Pink Floyd - The Final Cut e o legado de uma época

   

    *Observações no final

     Revisão: Edi Silva

    Pode ter sido em 1984. Embora não costumasse aportar nas praias tupiniquins produtos recém lançados no exterior, havia acabado de chegar às mãos do meu irmão, através do seu patrão, pessoa culta que lhe emprestava discos subversivos para a época, o álbum The Final Cut da banda inglesa Pink Floyd. A audição me cativou quase instantaneamente por motivos que vou tentar explicar mais tarde. Meu irmão, ainda ingênuo com as particularidades do mundo rocker, havia levado uma fita K-7 Scotch Dynarange de 60 minutos para gravar a novidade, tendo destinado apenas um lado dessa para o registro (não me lembro o que tinha do outro lado). A fita tinha a duração de 30 minutos por lado e em um só não coube o disco inteiro, ficando de fora as 4 últimas canções. 

    Assim eu ouvia com frequência essas canções que muito me agradavam. Algo chamava a atenção, porque, na mesma época, eu costumava ver TV com meu pai e sempre víamos dois programas da recém chegada TV Manchete: o Jornal da Manchete, com notícias gerais e o Manchete Panorama, mais voltado às notícias do mundo, geopolítica, geoeconomia, ciências arte e cultura. 

    Haviam notícias sobre uma recente guerra das Malvinas e outros conflitos, isso eu lembro muito bem, e esse disco parecia ser a trilha sonora perfeita. Não sei por que fiz essa associação, já que eu era apenas uma criança e não entendia o que estava acontecendo. Não tinha condições de entender o significado da guerra, nem tampouco as letras das músicas. Apenas o som me guiava. 

    Pouco tempo depois, os tiranos se retiravam do governo no Brasil (não sem deixar profundas cicatrizes) e a redemocratização teve início.
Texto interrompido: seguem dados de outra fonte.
### config.mk
export PLATFORM = sky130hd
export DESIGN_NAME = fuc_uart
export DESIGN_NICKNAME = d
export VERILOG_FILES = /design/src/fuc_pkg.sv /design/src/fuc_fifo.sv /design/src/fuc_uart.sv
export VERILOG_INCLUDE_DIRS = /design/src /design/src/src
export SDC_FILE = /design/constraint.sdc
export NUM_CORES = 1
export LEC_CHECK = 0
export BUFFER_PORTS_ARGS = -buffer_cell sky130_fd_sc_hd__buf_2
export CAP_MARGIN = 10
export CORE_ASPECT_RATIO = 1.75
export CORE_MARGIN = 8
export CORE_UTILIZATION = 35
export DETAILED_ROUTE_END_ITERATION = 8
export PLACE_DENSITY = 0.53
export SYNTH_ARGS = -nofsm -noshare
export SYNTH_HDL_FRONTEND = slang
export SYNTH_SLANG_ARGS = --single-unit
export TNS_END_PERCENT = 5
### constraint.sdc
create_clock -name clk -period 3.3 [get_ports clk]
set_input_delay 0.33 -clock clk [delete_from_list [all_inputs] [get_ports clk]]
set_output_delay 0.33 -clock clk [all_outputs]
set_load 0.01 [all_outputs]
### src/fuc_consts.svh
// Constants of the serial unit
`ifndef FUC_CONSTS_SVH
`define FUC_CONSTS_SVH

// Word indices, byte address = index * 4
`define FUC_IDX_CTRL 3'h0
`define FUC_IDX_STAT 3'h1
`define FUC_IDX_TXDATA 3'h2
`define FUC_IDX_RXDATA 3'h3
`define FUC_IDX_FIFOCTL 3'h4
`define FUC_IDX_BAUD 3'h5

// serial_control fields
`define FUC_CTRL_TIE 7
`define FUC_CTRL_RIE 6
`define FUC_CTRL_TE 5
`define FUC_CTRL_RE 4
`define FUC_CTRL_CKE_HI 1
`define FUC_CTRL_CKE_LO 0
`define FUC_CTRL_RST 6'h00

// serial_status fields
`define FUC_STAT_ER 7
`define FUC_STAT_TX_FIFO_LOW_FLAG 5
`define FUC_STAT_BRK 4
`define FUC_STAT_FER 3
`define FUC_STAT_PER 2
`define FUC_STAT_RDF 1
`define FUC_STAT_DR 0
`define FUC_FLAGS_RST 7'h20

// fifo_control fields
`define FUC_FCR_TXTRIG_LO 0
`define FUC_FCR_RXTRIG_LO 8
`define FUC_FCR_RXFLUSH 16
`define FUC_FCR_TXFLUSH 17
`define FUC_TXTRIG_RST 6'h08
`define FUC_RXTRIG_RST 6'h01

// Baud and oversampling
`define FUC_BAUD_RST 8'h00
`define FUC_OVS_LAST 4'hF
`define FUC_OVS_MID 4'h7
`define FUC_BIT_LAST 3'h7

`endif

### src/fuc_pkg.sv
// Serial unit types
package fuc_pkg;

    typedef enum logic [1:0] {
        RX_IDLE = 2'b00,
        RX_START = 2'b01,
        RX_DATA = 2'b10,
        RX_STOP = 2'b11
    } fucRxState_t;

    typedef enum logic [1:0] {
        TX_IDLE = 2'b00,
        TX_START = 2'b01,
        TX_DATA = 2'b10,
        TX_STOP = 2'b11
    } fucTxState_t;

    typedef struct packed {
        logic txIntEnable;
        logic rxIntEnable;
        logic transmitterOn;
        logic rxEnable;
        logic [1:0] clockEnable;
    } fucCtrl_t;

    typedef struct packed {
        logic rxFault;
        logic txFifoLow;
        logic lineBreak;
        logic framingFault;
        logic parityFault;
        logic rxFifoFull;
        logic rxDataReady;
    } fucFlags_t;

endpackage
Era uma época difícil de se sobreviver com um mínimo de dignidade. A escassez de alimentos e recursos era assustadora. Parecia um cenário pós guerra (e o que aconteceu com o sonho do pós-guerra hein, Maggie?) e o Final Cut parecia ser a trilha sonora ideal. Mas eu era apenas uma criança e não sabia nada do que estava acontecendo. 

    Algum tempo depois, uma inquilina se mudou para o lote vizinho, não me lembro o nome dela, mas o que importa é que em um certo dia ela ouvia em seu aparelho de som uma música que me arrancou do sofá e me levou até o muro que dividia os lotes. Era Final Cut, uma das músicas que não tinha na fita do meu irmão, que eu pude finalmente conhecer junto com Southampton Dock, Not Now, John e Two Suns in the Sunset. Uma coisa eu me lembro: era uma moça bonita e formosa e com jeitinho consegui que me emprestasse a fita para ouvir em casa, afinal, ficar pendurada no muro esperando o momento em que ela quisesse ouvir as músicas novamente era no mínimo desconfortável. Também pude notar que era uma garota bastante solícita, mas eu era uma criança e não sabia nada do que estava acontecendo. 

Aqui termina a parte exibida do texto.